Extract the left eye

the extracting window
In figure 9, to prevent the extracting window from touching any two objects at the same time, the corners of it are truncated. For the same reason, the vertical and horizontal lengths of the extracting window are adjusted to be short enough to guarantee extraction of one object at a time. In this case, the extracting window extracts the left eye, right eye, nose, and mouth one at a time. When any pixel of the extracting window touches the left eye no other pixel in the extracting window can touch the right eye or the nose.
The eyes, nose, and mouth image in figure 9 originally are set to a gray level of 255. The extracting window from left to right, and up to down to locate the first pixel, which represents the left eye image. After locating the first pixel of the left eye, the image-extracting algorithm uses this pixel as the centroid of the extracting window and uses the extracting window to cover the left eye. Every individual pixel of the left eye image covered by the extracting window is tested. When the pixel gray level is found to be 255, this pixel is assumed to be the target pixel, which represents one of the pixels of the left eye, and this pixel will be extracted. The gray level of this target pixel will be changed from 255 to 100, to indicate that it has been searched and extracted. When the tested pixel is found with a gray level not equal to 255, this means that it is not the target pixel or it is the target but it has been extracted. Thus, the pixel is left untouched. Upon finding a target pixel, another important thing to do is to put the address of this pixel into a stack. After the extracting algorithm completely tests all of the covered pixels it will pop another pixel address from the stack. This popped pixel is used as the centroid of the extracting window and the previous process is repeated to begin to build up another extracting procedure to extract the other target pixels. This same procedure is repeated until the extracting algorithm has extracted the left eye image.

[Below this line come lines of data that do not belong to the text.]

$ cat src/rtl/acorr_cmul.sv
// Registered conjugate product stage: p = a * conj(b), full precision.
// Assumes signed W-bit operands; the result is 2W+1 bits per component.
module acorr_cmul #(
    parameter int W = 10
) (
    input  logic                  clk,
    input  logic                  rst_n,
    input  logic                  clr,
    input  logic                  in_v,
    input  logic signed [W-1:0]   a_re,
    input  logic signed [W-1:0]   a_im,
    input  logic signed [W-1:0]   b_re,
    input  logic signed [W-1:0]   b_im,
    output logic                  out_v,
    output logic signed [2*W:0]   p_re,
    output logic signed [2*W:0]   p_im
);
    localparam int MW = 2 * W;

    logic signed [MW-1:0] ax_re, ax_im, bx_re, bx_im;
    logic signed [MW-1:0] m_rr, m_ii, m_ir, m_ri;

    // Sign-extend operands and form the four partial products.
    always_comb begin
        ax_re = {{W{a_re[W-1]}}, a_re};
        ax_im = {{W{a_im[W-1]}}, a_im};
        bx_re = {{W{b_re[W-1]}}, b_re};
        bx_im = {{W{b_im[W-1]}}, b_im};
        m_rr  = ax_re * bx_re;
        m_ii  = ax_im * bx_im;
        m_ir  = ax_im * bx_re;
        m_ri  = ax_re * bx_im;
    end

    // Move the valid flag along; a clear drops the sample in flight.
    always_ff @(posedge clk) begin
        if (!rst_n || clr) out_v <= 1'b0;
        else               out_v <= in_v;
    end

    // Combine partial products into the conjugate product components.
    always_ff @(posedge clk) begin
        if (in_v) begin
            p_re <= {m_rr[MW-1], m_rr} + {m_ii[MW-1], m_ii};
            p_im <= {m_ir[MW-1], m_ir} - {m_ri[MW-1], m_ri};
        end
    end

    // a zero delayed operand yields a zero product.
    a_r4_zero_delay: assert property (@(posedge clk) disable iff (!rst_n)
        (in_v && b_re == '0 && b_im == '0) |=> (p_re == '0 && p_im == '0));
endmodule

$ cat src/rtl/acorr_window.sv
// Recursive sliding-window sum over the last WIN products. A circular line of
// WIN entries returns the product leaving the window; entries not yet written
// since clear/reset read as zero. Assumes WIN >= 2.
module acorr_window #(
    parameter int WIN = 16,
    parameter int PW  = 21
) (
    input  logic                               clk,
    input  logic                               rst_n,
    input  logic                               clr,
    input  logic                               in_v,
    input  logic signed [PW-1:0]               p_re,
    input  logic signed [PW-1:0]               p_im,
    output logic                               out_v,
    output logic signed [PW+$clog2(WIN)-1:0]   sum_re,
    output logic signed [PW+$clog2(WIN)-1:0]   sum_im
);
    localparam int AW     = PW + $clog2(WIN);
    localparam int PTR_W  = $clog2(WIN);
    localparam int FILL_W = $clog2(WIN + 1);
    localparam logic [PTR_W-1:0]  LAST = PTR_W'(WIN - 1);
    localparam logic [FILL_W-1:0] FULL = FILL_W'(WIN);

    logic signed [PW-1:0] hist_re [WIN];
    logic signed [PW-1:0] hist_im [WIN];
    logic [PTR_W-1:0]     idx;
    logic [FILL_W-1:0]    fill;
    logic signed [PW-1:0] old_re, old_im;
    logic signed [AW-1:0] add_re, add_im, sub_re, sub_im;

    // Pick the product leaving the window, zero while the line is filling.
    always_comb begin
        old_re = (fill == FULL) ? hist_re[idx] : '0;
        old_im = (fill == FULL) ? hist_im[idx] : '0;
        add_re = {{(AW-PW){p_re[PW-1]}}, p_re};
        add_im = {{(AW-PW){p_im[PW-1]}}, p_im};
        sub_re = {{(AW-PW){old_re[PW-1]}}, old_re};
        sub_im = {{(AW-PW){old_im[PW-1]}}, old_im};
    end

    // Update the running sums and the output valid flag.
    always_ff @(posedge clk) begin
        if (!rst_n || clr) begin
            sum_re <= '0;
            sum_im <= '0;
            out_v  <= 1'b0;
        end else begin
            out_v <= in_v;
            if (in_v) begin
                sum_re <= sum_re + add_re - sub_re;
                sum_im <= sum_im + add_im - sub_im;
            end
        end
    end

    // Advance the product line index and its fill count.
    always_ff @(posedge clk) begin
        if (!rst_n || clr) begin
            idx  <= '0;
            fill <= '0;
        end else if (in_v) begin
            idx <= (idx == LAST) ? '0 : idx + 1'b1;
            if (fill != FULL) fill <= fill + 1'b1;
        end
    end

    // Store the newest product over the one that just left.
    always_ff @(posedge clk) begin
        if (in_v) begin
            hist_re[idx] <= p_re;
            hist_im[idx] <= p_im;
        end
    end

    // with no product arriving the sums stay put.
    a_r8_sum_hold: assert property (@(posedge clk) disable iff (!rst_n)
        (!in_v && !clr) |=> ($stable(sum_re) && $stable(sum_im)));

    // a clear leaves zero sums and no valid output.
    a_r9_clear_zero: assert property (@(posedge clk) disable iff (!rst_n)
        clr |=> (sum_re == '0 && sum_im == '0 && !out_v));
endmodule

After the left eye image is extracted, the gray levels of it are set to zeros. The eyes, nose, and mouth in figure 9 will only be the right eye, nose, and mouth images as seen in figure 7. By applying the same technique used to extract the left eye image, the right eye, nose, and mouth can be extracted, too. The extracted eyes, nose, and mouth images are shown in figure 10.

The extracted image
RESULTS AND CONCLUSIONS
As seen in figure 10, it is shown that the extracting window can exactly extract the image. In order to prevent noise from ruining the extracting process, the image filter needs to be passed to the eyes, nose, and mouth image in figure 9 to filter the noise. To more accurately extract the eyes, nose, and mouth images, the generic algorithm and spatial region partition technique need to be used to remove the noise and to precisely bind the object region.